Does support and intervention from nurses help people to stop smoking?

Background

Most smokers want to quit, and may be helped by advice and support from healthcare professionals. Nurses are the largest healthcare workforce, and are involved in virtually all levels of health care. The main aim of this review was to determine if nursing-delivered interventions can help adult smokers to stop smoking.

Study characteristics

This review of clinical trials covered 58 studies in which nurses delivered a stop-smoking intervention to smokers. More than 20,000 participants were included in the main analysis, including hospitalized adults and adults in the general community. The most recent search was conducted in January 2017. All studies reported whether or not participants had quit smoking at six months or longer.

Key Results

This review found moderate-quality evidence that advice and support from nurses could increase people's success in quitting smoking, whether in hospitals or in community settings. Eleven studies compared different nurse-delivered interventions and did not find that adding more components changed the effect.

Quality of evidence

The quality of evidence was moderate, meaning that further research may change our confidence in the result. This is because results were not consistent across all of the studies, and in some cases there were not very many studies contributing to comparisons.

Authors' conclusions: 

There is moderate quality evidence that behavioural support to motivate and sustain smoking cessation delivered by nurses can lead to a modest increase in the number of people who achieve prolonged abstinence. There is insufficient evidence to assess whether more intensive interventions, those incorporating additional follow-up, or those incorporating pathophysiological feedback are more effective than one-off support. There was no evidence that the effect of support differed by patient group or across healthcare settings.

Read the full abstract...
Background: 

Healthcare professionals, including nurses, frequently advise people to improve their health by stopping smoking. Such advice may be brief, or part of more intensive interventions.

Objectives: 

To determine the effectiveness of nursing-delivered smoking cessation interventions in adults. To establish whether nursing-delivered smoking cessation interventions are more effective than no intervention; are more effective if the intervention is more intensive; differ in effectiveness with health state and setting of the participants; are more effective if they include follow-ups; are more effective if they include aids that demonstrate the pathophysiological effect of smoking.

Search strategy: 

We searched the Cochrane Tobacco Addiction Group Specialized Register and CINAHL in January 2017.

Selection criteria: 

Randomized trials of smoking cessation interventions delivered by nurses or health visitors with follow-up of at least six months.
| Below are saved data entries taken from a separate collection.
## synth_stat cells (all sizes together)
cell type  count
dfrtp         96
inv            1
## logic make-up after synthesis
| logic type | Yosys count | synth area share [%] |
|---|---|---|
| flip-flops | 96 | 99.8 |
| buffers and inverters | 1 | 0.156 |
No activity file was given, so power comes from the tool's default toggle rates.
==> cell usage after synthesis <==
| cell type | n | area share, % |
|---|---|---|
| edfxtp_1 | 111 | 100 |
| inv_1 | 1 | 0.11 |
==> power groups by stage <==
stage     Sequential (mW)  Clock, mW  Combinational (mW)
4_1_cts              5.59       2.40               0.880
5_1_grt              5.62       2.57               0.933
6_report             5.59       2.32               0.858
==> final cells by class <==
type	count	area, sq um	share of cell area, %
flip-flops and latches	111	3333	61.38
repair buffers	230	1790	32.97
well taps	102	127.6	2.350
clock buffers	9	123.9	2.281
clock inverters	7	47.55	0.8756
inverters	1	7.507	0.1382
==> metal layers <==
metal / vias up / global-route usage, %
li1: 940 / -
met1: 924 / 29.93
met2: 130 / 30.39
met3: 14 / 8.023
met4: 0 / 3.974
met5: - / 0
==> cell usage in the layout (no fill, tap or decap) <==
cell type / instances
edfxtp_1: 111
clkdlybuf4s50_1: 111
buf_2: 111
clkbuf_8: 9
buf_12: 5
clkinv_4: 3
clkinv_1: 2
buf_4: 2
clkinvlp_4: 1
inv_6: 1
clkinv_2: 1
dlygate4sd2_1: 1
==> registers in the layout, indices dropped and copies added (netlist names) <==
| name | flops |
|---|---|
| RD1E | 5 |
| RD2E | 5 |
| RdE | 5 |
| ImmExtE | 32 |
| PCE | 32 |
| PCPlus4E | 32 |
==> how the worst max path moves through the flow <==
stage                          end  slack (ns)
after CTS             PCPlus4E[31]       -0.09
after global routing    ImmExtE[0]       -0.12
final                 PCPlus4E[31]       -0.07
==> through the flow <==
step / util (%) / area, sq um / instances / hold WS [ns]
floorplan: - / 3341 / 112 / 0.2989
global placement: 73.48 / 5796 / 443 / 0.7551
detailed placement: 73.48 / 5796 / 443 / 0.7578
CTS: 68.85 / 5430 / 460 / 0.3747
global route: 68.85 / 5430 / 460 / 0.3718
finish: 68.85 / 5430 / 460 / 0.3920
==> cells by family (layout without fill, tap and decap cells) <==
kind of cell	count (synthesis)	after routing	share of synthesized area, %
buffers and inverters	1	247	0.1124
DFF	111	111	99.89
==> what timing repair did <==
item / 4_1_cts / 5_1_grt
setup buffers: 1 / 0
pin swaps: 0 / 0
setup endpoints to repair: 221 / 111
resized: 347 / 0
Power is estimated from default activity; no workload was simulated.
File: ./run.sh
#!/bin/bash
# OpenROAD 26Q1-2900-gdf79404cd8, Yosys 0.63+post, stock flow scripts
make -C /OpenROAD-flow-scripts/flow DESIGN_CONFIG=/design/flow/config.mk WORK_HOME=/design/flow/orfs finish
File: ./config.mk
export PLATFORM = sky130hd
export DESIGN_NAME = johnson3bit
export DESIGN_NICKNAME = johnson3bit
export VERILOG_FILES = /design/flow/design.v
export SDC_FILE = /design/flow/constraint.sdc
export NUM_CORES = 4
export LEC_CHECK = 1
export CORE_AREA = 10 10 104 104
export DIE_AREA = 0 0 114 114
File: ./design.v
module clk_divider(
    input inClk,
    input reset,
    output reg outClk
    );
reg [25:0] clockCount;
parameter v = 26'd80000000;
always @(negedge reset or posedge inClk) 
begin
    if (reset == 1'b0) 
    begin
        clockCount <= 26'd0;
        outClk <= 1'b0;
    end 
    else 
    begin
        clockCount <= clockCount + 1'd1;
        if (clockCount == v) 
        begin
            clockCount <= 26'd0;
            outClk <= ~outClk;
        end
    end
end
endmodule
module dflipflop_reset(
    input clk,
    input reset, d,
    output reg q,qbar
    );
always @(posedge clk)
begin 
    if (~reset)
    begin
        q <= 1'b0;
        qbar <= 1'b1;
    end
    else    
    begin
        q <= d;
        qbar <= ~d;
    end
end
endmodule
module johnson3bit(
    input in_clk,
    input reset,
    output [7:0] Seven_Seg,
    output [3:0] digit
    );
wire [2:0] cntr; 
wire q0,q1,q2;
wire q0bar, q1bar, q2bar;
wire out_clk;
assign digit = 4'b1000;
assign cntr = {q2,q1,q0};
clk_divider cd0(in_clk, reset, out_clk);
dflipflop_reset d2(out_clk, reset, q0bar, q2, q2bar);
dflipflop_reset d1(out_clk, reset, q2, q1, q1bar);
dflipflop_reset d0(out_clk, reset, q1, q0, q0bar);
decoder dec0(cntr, Seven_Seg);
endmodule
module decoder(
    input [2:0] cntr,
    output [7:0] Seven_Seg
    );
reg [6:0] val;
assign Seven_Seg = {1'b1, ~val};
always @(cntr)
begin 
    case(cntr)
    3'd0: val = 7'b0111111;  
    3'd1: val = 7'b0000110;  
    3'd2: val = 7'b1011011;  
    3'd3: val = 7'b1001111;  
    3'd4: val = 7'b1100110;  
    3'd5: val = 7'b1101101;  
    3'd6: val = 7'b1111100;  
    3'd7: val = 7'b0000111;  
    default: val = 7'b0000000;  
    endcase
end
endmodule
File: ./constraint.sdc
current_design johnson3bit

set clk_period 5.1
set clk_io_pct 0.2

create_clock -name clk0 -period $clk_period [get_ports {in_clk}]

set non_clock_inputs [all_inputs -no_clocks]
set_input_delay [expr $clk_period * $clk_io_pct] -clock clk0 $non_clock_inputs
set_output_delay [expr $clk_period * $clk_io_pct] -clock clk0 [all_outputs]
==> out/metrics.yaml <==
outcome:
  outcome: "finished, final reports clean"
drt:
  n_antenna_cell: 0
  drc: 0
  drtIter0Drc: 70
  wl_per_cell_um: 9.63
  ant_nets: 0
  vias: 1091
  dr.pass1.iters: 4
  viasPerCell: 3.80
  wl_um: 2760
clocking:
  cts_repair_resize_count: 0
  cts_htree_levels: 1
  ctsHoldBuffers: 0
  cts_root_buf: "clkbuf_8"
  clockBufferDepth: 2
  cts_tree: "done"
  post_cts_buffers: 0
  clk_pin_slew_ps: 80
  clk_latency_ps: 260
  cts_buffers: 3
placed_design:
  port_buffers: 8
  gp_congestion: 0.764
  hpwl_um: 2070
timing:
  period_used_pct: 35.0
  max_freq_ghz: 0.561
  finalSetupTns_ps: 0
  unclocked_pins: 10
  setup_viol: 0
  slew_headroom_pct: 60.8
  slew_violations: 0
  fin_worst_skew_ps: 2.31
  timing.hold.ws_ps: 474
  tightest_slew_ps: 584
  period_needed_ps: 1780
  hold_viol_final: 0
  untimed_endpoints: 17
  grt_setup_unrepaired: "false"
floorplanning:
  die.size.x_um: 114
  num_rows: 34
  die_y_um: 114
  boundaryPins: 14
  core_area_sq_mm: 0.00868
  fp_util_pct: 20.0
  dieArea_sq_mm: 0.0130
setup_path:
  r2r_setup_slack_ps: 3320
  critical_path_buf_inv_count: 0
  cp_slowest_cell: "or4_1"
  worstPathRequired_ps: 5250
  worst-setup-path-type: "reg2reg"
  slowest_delay_ps: 570
  endpoint_kind: "register"
  cp_cell_sequence: "ha_1 -> nand3_4 -> or4_1 -> o221ai_1 -> o31ai_1"
  crit_family: "simple AND/OR/NAND/NOR gates"
  critPathMaxFanout: 8
  crit_arrival_ps: 1930
  startpoint_type: "register"
synthesis:
  synthDistinctLibCells: 35
  yosysTopAreaCellShare_pct: 38.9
  ys_seq_share_pct: 50.4
  synth.area.top_cells: "dfrtp_1 39%, dfxtp_1 12%, xnor2_1 7.6%"
  mappedNetlistArea_sq_mm: 0.00174
  postSynthCellCount: 168
  synth-area-yosys_sq_mm: 0.00174
  ys_ff: 37
  avgSynthCellArea_sq_um: 10.3
  ys_cells: 168
  yosys_warnings: 4
  top_area_cell: "dfrtp_1"
pwr:
  powerDensity_mw_per_mm2: 172
  p_comb_share_pct: 2.8
  ir_drop_mv: 0.142
  leakagePower_uw: 0.000890
  p_int_uw: 273
  clockPowerShare_pct: 34.3
  pwr-share-seq_pct: 62.9
  p_sw_share_pct: 20.0
  power.switching_uw: 68.0
worst_hold_path:
  hp-class: "reg2reg"
global_routing:
  antenna_found_initial: 0
  grt_max_degree: 34
  grt_pass1_wl_um: 4770
  grt_pass1_vias: 1019
  grt_remaining_overflow: 0
  track_usage_pct: 4.29
final_layout:
  drive_gt1_share_pct: 6.15
  num-fill-cells: 937
  combGateArea_sq_um: 767
  area_growth_pct: 13.9
  register_area_sq_um: 876
flow_run:
  warnings: 29
  cap_violations: 0
## registers in the layout, summed over array words and instances (netlist names)
register,cells
d0.qbar,1
cd0.clockCount,26
cd0.outClk,1
d2.q,1
dec0.val,7
d1.q,1
## stage by stage
| step | utilization [%] | cell area [sq um] | setup slack [ps] | power (uW) | instances |
|---|---|---|---|---|---|
| floorplan | - | 1750 | 3430 | 224 | 171 |
| global placement | 22.3 | 1930 | 3350 | 229 | 283 |
| detailed placement | 22.3 | 1930 | 3340 | 229 | 283 |
| CTS | 22.8 | 1980 | 3310 | 350 | 287 |
| global route | 22.8 | 1980 | 3140 | 360 | 287 |
| finish | 22.8 | 1980 | 3320 | 341 | 287 |
## logic make-up after synthesis
kind of cell             count (synthesis)  share of synthesized area (%)
flip-flops                              37                           50.4
adder cells (fa/ha/maj)                  6                           4.32
XOR/XNOR                                21                           10.6
AND-OR/OR-AND                           12                           4.68
AND/OR/NAND/NOR                         66                           22.9
multiplexers                             1                          0.576
buffers and inverters                   23                           6.05
other                                    2                          0.432
## cell usage in the layout (no fill, tap or decap), types with 3 or more instances in the layout
master and instances:
a21oi_1 3, and3_1 3, clkbuf_8 3, clkdlybuf4s50_1 8
conb_1 5, dfrtp_1 27, dfxtp_1 10, ha_1 6
inv_1 18, nand2_1 13, nand3_1 10, nand4_1 7
nor2_1 12, nor4_1 3, nor4b_1 5, o21ai_0 3
xnor2_1 15, xor2_1 6
## path summary, 6_finish.rpt
check	from	to	cells after the start
worst max-delay path	cd0.clockCount[0]	cd0.clockCount[18]	5
worst min-delay path	cd0.clockCount[23]	cd0.clockCount[23]	1
worst max register to register	cd0.clockCount[0]	cd0.clockCount[18]	5
worst min register to register	cd0.clockCount[23]	cd0.clockCount[23]	1
max in group asynchronous	reset	cd0.clockCount[16]	2
min in group asynchronous	reset	cd0.clockCount[9]	2
## final cells by class
class	instances	area share (%)
Clock buffer	4	2.28
Multi-Input combinational cell	111	38.8
Timing Repair Buffer	9	4.43
Tap cell	108	6.83
Sequential cell	37	44.3
Inverter	18	3.42
## synth_stat cells
library cell and number:
nor4_1 3, o211a_1 1, and3_1 3, nor2_1 12, nand3_1 10, and2_1 1
nor2_2 1, xor2_1 6, nor4_2 1, nand2_1 13, mux2i_1 1, nand3_2 1
nor3_1 2, dfxtp_1 10, dfrtp_1 27, or3_1 1, o21ai_0 3, nand3_4 2
buf_4 5, nor4_4 1, a31o_2 1, a21oi_1 3, nand4_1 7, o211ai_1 1
inv_1 18, nor2b_1 1, o31ai_1 1, o2bb2ai_1 1, ha_1 6, or4_1 1
xnor2_1 15, nor3b_1 1, nor4b_1 5, o221ai_1 1, conb_1 2
## power groups by stage
stage / Sequential (uW) / Combinational (uW) / Clock [uW]
CTS: 214 / 10.4 / 125
finish: 214 / 9.67 / 117
global route: 214 / 11.8 / 134
## layer usage
layer / global-route usage (%) / wire [um] / up-vias
met2: 6.42 / 1170 / 14
met5: 0 / 0 / -
met4: 0.251 / 18 / 0
met3: 1.17 / 121 / 2
met1: 6.35 / 1450 / 496
li1: - / - / 579
Power is estimated from default activity; no workload was simulated.
--- design.v ---
module RF_MUX32x1 (
    output reg [31:0] P,       
    input [4:0] S,             
    input [31:0] R0,R1,R2,R3,  
                 R4,R5,R6,R7, 
                 R8,R9,R10,R11,
                 R12,R13,R14,R15,
                 R16,R17,R18,R19,
                 R20,R21,R22,R23,
                 R24,R25,R26,R27,
                 R28,R29,R30,R31     
);
    always @(*) begin
        case (S)
            5'b00000: P = R0;
            5'b00001: P = R1;  
            5'b00010: P = R2;
            5'b00011: P = R3;
            5'b00100: P = R4;
            5'b00101: P = R5;
            5'b00110: P = R6;
            5'b00111: P = R7;
            5'b01000: P = R8;
            5'b01001: P = R9;
            5'b01010: P = R10;
            5'b01011: P = R11;
            5'b01100: P = R12;
            5'b01101: P = R13;
            5'b01110: P = R14;
            5'b01111: P = R15;
            5'b10000: P = R16;
            5'b10001: P = R17;
            5'b10010: P = R18;
            5'b10011: P = R19;
            5'b10100: P = R20;
            5'b10101: P = R21;
            5'b10110: P = R22;
            5'b10111: P = R23;
            5'b11000: P = R24;
            5'b11001: P = R25;
            5'b11010: P = R26;
            5'b11011: P = R27;
            5'b11100: P = R28;
            5'b11101: P = R29;
            5'b11110: P = R30;
            5'b11111: P = R31;
        endcase 
    end
endmodule
module RF_DECODER5x32 (
    output reg [31:0] O,  
    input [4:0] D,        
    input E               
);
    always @* begin
        if (E == 0) 
            O = 32'b0;
        else begin
            case (D)
                5'b00000: O = 32'b00000000000000000000000000000001;
                5'b00001: O = 32'b00000000000000000000000000000010;
                5'b00010: O = 32'b00000000000000000000000000000100;
                5'b00011: O = 32'b00000000000000000000000000001000;
                5'b00100: O = 32'b00000000000000000000000000010000;
                5'b00101: O = 32'b00000000000000000000000000100000;
                5'b00110: O = 32'b00000000000000000000000001000000;
                5'b00111: O = 32'b00000000000000000000000010000000;
                5'b01000: O = 32'b00000000000000000000000100000000;
                5'b01001: O = 32'b00000000000000000000001000000000;
                5'b01010: O = 32'b00000000000000000000010000000000;
                5'b01011: O = 32'b00000000000000000000100000000000;
                5'b01100: O = 32'b00000000000000000001000000000000;
                5'b01101: O = 32'b00000000000000000010000000000000;
                5'b01110: O = 32'b00000000000000000100000000000000;
                5'b01111: O = 32'b00000000000000001000000000000000;
                5'b10000: O = 32'b00000000000000010000000000000000;
                5'b10001: O = 32'b00000000000000100000000000000000;
                5'b10010: O = 32'b00000000000001000000000000000000;
                5'b10011: O = 32'b00000000000010000000000000000000;
                5'b10100: O = 32'b00000000000100000000000000000000;
                5'b10101: O = 32'b00000000001000000000000000000000;
                5'b10110: O = 32'b00000000010000000000000000000000;
                5'b10111: O = 32'b00000000100000000000000000000000;
                5'b11000: O = 32'b00000001000000000000000000000000;
                5'b11001: O = 32'b00000010000000000000000000000000;
                5'b11010: O = 32'b00000100000000000000000000000000;
                5'b11011: O = 32'b00001000000000000000000000000000;
                5'b11100: O = 32'b00010000000000000000000000000000;
                5'b11101: O = 32'b00100000000000000000000000000000;
                5'b11110: O = 32'b01000000000000000000000000000000;
                5'b11111: O = 32'b10000000000000000000000000000000;
                default: O = 32'b0;
            endcase
        end
    end
endmodule
==> ./run.sh <==
#!/bin/bash
# OpenROAD 26Q1-2900-gdf79404cd8, Yosys 0.63+post, stock flow scripts
make -C /OpenROAD-flow-scripts/flow DESIGN_CONFIG=/design/flow/config.mk WORK_HOME=/design/flow/orfs finish
==> ./config.mk <==
export PLATFORM = sky130hd
export DESIGN_NAME = UART_RX
export DESIGN_NICKNAME = UART_RX
export VERILOG_FILES = /design/flow/design.v
export SDC_FILE = /design/flow/constraint.sdc
export NUM_CORES = 4
export LEC_CHECK = 1
export CORE_AREA = 10 10 102 102
export DIE_AREA = 0 0 112 112
==> ./constraint.sdc <==
current_design UART_RX

set clk_period 3.5
set clk_io_pct 0.2

create_clock -name clk0 -period $clk_period [get_ports {i_Clock}]

set non_clock_inputs [all_inputs -no_clocks]
set_input_delay [expr $clk_period * $clk_io_pct] -clock clk0 $non_clock_inputs
set_output_delay [expr $clk_period * $clk_io_pct] -clock clk0 [all_outputs]
==> design/flow/design.v <==
module PWM_Generator_Verilog
 (
 clk,  
 increase_duty,  
 decrease_duty,  
 PWM_OUT  
    );
 input clk;
 input increase_duty;
 input decrease_duty;
 output PWM_OUT;
 wire slow_clk_enable;  
 reg[27:0] counter_debounce=0; 
 wire tmp1,tmp2,duty_inc; 
 wire tmp3,tmp4,duty_dec; 
 reg[3:0] counter_PWM=0; 
 reg[3:0] DUTY_CYCLE=5;  
 always @(posedge clk)
 begin
   counter_debounce <= counter_debounce + 1;
   if(counter_debounce>=1) 
    counter_debounce <= 0;
 end
 assign slow_clk_enable = counter_debounce == 1 ?1:0;
 DFF_PWM PWM_DFF1(clk,slow_clk_enable,increase_duty,tmp1);
 DFF_PWM PWM_DFF2(clk,slow_clk_enable,tmp1, tmp2); 
 assign duty_inc =  tmp1 & (~ tmp2) & slow_clk_enable;
 DFF_PWM PWM_DFF3(clk,slow_clk_enable,decrease_duty, tmp3);
 DFF_PWM PWM_DFF4(clk,slow_clk_enable,tmp3, tmp4); 
 assign duty_dec =  tmp3 & (~ tmp4) & slow_clk_enable;
 always @(posedge clk)
 begin
   if(duty_inc==1 && DUTY_CYCLE <= 9) 
    DUTY_CYCLE <= DUTY_CYCLE + 1; 
   else if(duty_dec==1 && DUTY_CYCLE>=1) 
    DUTY_CYCLE <= DUTY_CYCLE - 1; 
 end 
 always @(posedge clk)
 begin
   counter_PWM <= counter_PWM + 1;
   if(counter_PWM>=9) 
    counter_PWM <= 0;
 end
 assign PWM_OUT = counter_PWM < DUTY_CYCLE ? 1:0;
endmodule
module DFF_PWM(clk,en,D,Q);
input clk,en,D;
output reg Q;
always @(posedge clk)
begin 
 if(en==1)  
  Q <= D;
end 
endmodule 
==> design/flow/run.sh <==
#!/bin/bash
# OpenROAD 26Q1-2900-gdf79404cd8, Yosys 0.63+post, stock flow scripts
make -C /OpenROAD-flow-scripts/flow DESIGN_CONFIG=/design/flow/config.mk WORK_HOME=/design/flow/orfs finish
==> design/flow/config.mk <==
export PLATFORM = sky130hd
export DESIGN_NAME = PWM_Generator_Verilog
export DESIGN_NICKNAME = PWM_Generator_Verilog
export VERILOG_FILES = /design/flow/design.v
export SDC_FILE = /design/flow/constraint.sdc
export NUM_CORES = 4
export LEC_CHECK = 1
export CORE_UTILIZATION = 30
==> design/flow/constraint.sdc <==
current_design PWM_Generator_Verilog

set clk_period 2.9
set clk_io_pct 0.2

create_clock -name clk0 -period $clk_period [get_ports {clk}]

set non_clock_inputs [all_inputs -no_clocks]
set_input_delay [expr $clk_period * $clk_io_pct] -clock clk0 $non_clock_inputs
set_output_delay [expr $clk_period * $clk_io_pct] -clock clk0 [all_outputs]
==> metrics.csv <==
metric;value;unit
edf_count;8;
setup_viol;0;
max_freq;386.2;MHz
min-delay-start;PWM_DFF1.Q;
relSlewSlack;0.5489;
tritoncts;built;
grt_pass1_vias;707;
ys.flop_type;dfxtp_1;
logic_area;670.6;sq um
clk_pin_slew_worst_paths;80;ps
synthTopLogicFamily;simple AND/OR/NAND/NOR gates;
ys_sh_simple;0.1948;
period_minus_slack;2589;ps
crit_fanout;4;
end_kind;output pin;
syn-cell-area;0.001503;sq mm
hold-worst-slack;454.1;ps
drt-wirelength-per-cell;7.864;um
r2r-start;DUTY_CYCLE[0];
regArea;880.8;sq um
critPathKind;flop to output pin;
place_congestion;0.7482;
synthCells;118;
track_usage;0.07479;
antenna_cells;0;
drc;0;
die_y;72.78;um
drtIter0Drc;26;
vias;833;
hold_viol;0;
fa_ha_area_frac;0.09992;
yosysWarnings;2;
drt_pass1_iterations;2;
syn_area_per_cell;12.73;sq um
status;complete, no violations;
min_to;PWM_DFF2.Q;
max-cap-violations;0;
compound_area_frac;0.07744;
dieArea;0.005296;sq mm
synth-seq-area-share;0.5862;
grt_overflow;0;
io_buffers;3;
hold_depth;0;
post_cts_buffers;0;
initial_core_util;0.3140;
ys_chip_area;0.001503;sq mm
dp_cells;212;
rr_worst_depth;5;
top_area_frac;0.4263;
tool_warnings;31;
cp.arrival;2010;ps
pin_count;4;
ys_types;33;
worst_setup_path_start_kind;flop;
maxSlewViolCount;0;
antenna_found_initial;0;
mux_share;0;
worstMarginPinSlew;672.6;ps
yosys-stat-cells;118;
fin_cells;220;
core_area;0.004786;sq mm
drive_gt1_frac;0.1046;
period_used_share;0.8929;
postCtsHoldBufs;0;
num_rows;25;
via_per_inst;3.786;
skew;10.75;ps
routed_wl;1730;um
tns;0;ps
p_leak;0.6957;nW
rsz0062_at_grt;false;
xor_share;0.01166;
numCtsBuffers;5;
area_delta_synth_final;18.98;%
ff2ff_setup_slack;660;ps
power.total;941.3;uW
synth-async-reset-ratio;0;
yosysTopAreaCell;dfxtp_1;
r2r_end;DUTY_CYCLE[0];
area_leaders;dfxtp_1 (43%), edfxtp_1 (16%), ha_1 (10%);
fp.dieW;72.78;um
clock_latency;280;ps
cts-root-buf;clkbuf_8;
grt_pass1_wl;3077;um
ys.flops;40;
hp-class;flop to flop;
grt_start_max_net_pins;13;
hpwl;1312;um
required;2320;ps
antenna_left;0;
cts_buffer_depth;2;
vdd_drop_max;0.1622;mV
cts_sinks;40;
fin_ws;310.7;ps
p_per_area;526.5;mW/mm^2
h-tree-depth;2;
dp_slack;617.1;ps
fill_cells;443;
cts_resized;0;
==> how the worst max path moves through the flow <==
stage                  from       to  slack, ps  cells after the start
global route  DUTY_CYCLE[1]  PWM_OUT        140                      6
CTS           DUTY_CYCLE[1]  PWM_OUT        300                      6
finish        DUTY_CYCLE[1]  PWM_OUT        310                      6
==> per-layer routing <==
layer  vias to the layer above  global-route usage  wire length, um
met5                         -                   0                0
met2                         8              0.1173              757
met4                         0             0.02397               63
met1                       361              0.1036              850
li1                        459                   -                -
met3                         5             0.01961               58
==> cell usage after synthesis, types with 2 or more instances <==
master / count
nor2_1: 8
o31ai_1: 2
nand2_1: 4
inv_1: 11
edfxtp_1: 8
nor4_1: 2
a211o_1: 2
nand3b_1: 2
and2_1: 2
a21oi_1: 2
nor4_4: 4
nand2b_1: 4
xnor2_1: 2
o21ai_0: 2
a21o_1: 2
dfxtp_1: 32
nor4_2: 2
ha_1: 12
==> worst max-delay path: stages (launching register included) <==
cell             delay [ps]
edfxtp_1                420
inv_1                   140
ha_1                    240
a21o_1                  160
a21o_1                  170
a21oi_1                 140
clkdlybuf4s50_1         470
==> layout make-up <==
class	instances	area share
clock inverters	1	0.002799
flip-flops and latches	40	0.4927
well taps	67	0.04689
inverters	11	0.02309
repair buffers	3	0.01680
clock buffers	7	0.04269
multi-input cells	91	0.3751
==> kinds of logic (layout without fill, tap and decap cells) <==
family          Yosys count  in the layout
other cells               1             25
flops                    40             40
xor+xnor                  2              2
fa+ha+maj                12             12
buf+inv                  11             22
compound gates           16             16
simple gates             36             36
==> layout by cell type, fill, tap and decap left out, types with 2 or more instances in the layout <==
cell             instances
nand2b_1                 4
nor2_1                   8
nor4_1                   2
and2_1                   2
clkdlybuf4s50_1          3
nor4_4                   4
nand2_1                  4
dfxtp_1                 32
clkbuf_8                 5
ha_1                    12
xnor2_1                  2
nor4_2                   2
o21ai_0                  2
nand3b_1                 2
inv_1                   11
clkbuf_1                 2
a21o_1                   2
a211o_1                  2
o31ai_1                  2
a21oi_1                  2
conb_1                  25
edfxtp_1                 8
==> sequential cells by signal, indices dropped and copies added (netlist names) <==
name              cells
DUTY_CYCLE            4
PWM_DFF1.Q            1
PWM_DFF2.Q            1
PWM_DFF3.Q            1
PWM_DFF4.Q            1
counter_PWM           4
counter_debounce     28
==> stage by stage <==
| stage | cell area [sq um] | utilization |
|---|---|---|
| global route | 1788 | 0.3736 |
| floorplan | 1593 | - |
| finish | 1788 | 0.3736 |
| CTS | 1788 | 0.3736 |
| global placement | 1707 | 0.3566 |
| detailed placement | 1707 | 0.3566 |
==> power by group <==
group | total (mW) | switching [mW] | leakage [nW] | internal, mW
Combinational | 0.0112 | 0.00509 | 0.303 | 0.00609
Sequential | 0.595 | 0.0109 | 0.351 | 0.584
Clock | 0.335 | 0.167 | 0.0422 | 0.168
No activity file was given, so power comes from the tool's default toggle rates.
[flow/run.sh]
#!/bin/bash
# OpenROAD 26Q1-2900-gdf79404cd8, Yosys 0.63+post, stock flow scripts
make -C /OpenROAD-flow-scripts/flow DESIGN_CONFIG=/design/flow/config.mk WORK_HOME=/design/flow/orfs finish
[flow/config.mk]
export PLATFORM = sky130hd
export DESIGN_NAME = axis_source
export DESIGN_NICKNAME = axis_source
export VERILOG_FILES = /design/flow/design.v
export SDC_FILE = /design/flow/constraint.sdc
export NUM_CORES = 4
export LEC_CHECK = 1
export CORE_UTILIZATION = 40
[flow/constraint.sdc]
current_design axis_source

set clk_period 11.6
set clk_io_pct 0.2

create_clock -name clk0 -period $clk_period [get_ports {clk}]

set non_clock_inputs [all_inputs -no_clocks]
set_input_delay [expr $clk_period * $clk_io_pct] -clock clk0 $non_clock_inputs
set_output_delay [expr $clk_period * $clk_io_pct] -clock clk0 [all_outputs]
Data collection and analysis: 

Two review authors extracted data independently. The main outcome measure was abstinence from smoking after at least six months of follow-up. We used the most rigorous definition of abstinence for each trial, and biochemically-validated rates if available. Where statistically and clinically appropriate, we pooled studies using a Mantel-Haenszel fixed-effect model and reported the outcome as a risk ratio (RR) with a 95% confidence interval (CI).

Main results: 

Fifty-eight studies met the inclusion criteria, nine of which are new for this update. Pooling 44 studies (over 20,000 participants) comparing a nursing intervention to a control or to usual care, we found the intervention increased the likelihood of quitting (RR 1.29, 95% CI 1.21 to 1.38); however, statistical heterogeneity was moderate (I2 = 50%) and not explained by subgroup analysis. Because of this, we judged the quality of evidence to be moderate. Despite most studies being at unclear risk of bias in at least one domain, we did not downgrade the quality of evidence further, as restricting the main analysis to only those studies at low risk of bias did not significantly alter the effect estimate. Subgroup analyses found no evidence that high-intensity interventions, interventions with additional follow-up or interventions including aids that demonstrate the pathophysiological effect of smoking are more effective than lower intensity interventions, or interventions without additional follow-up or aids. There was no evidence that the effect of support differed by patient group or across healthcare settings.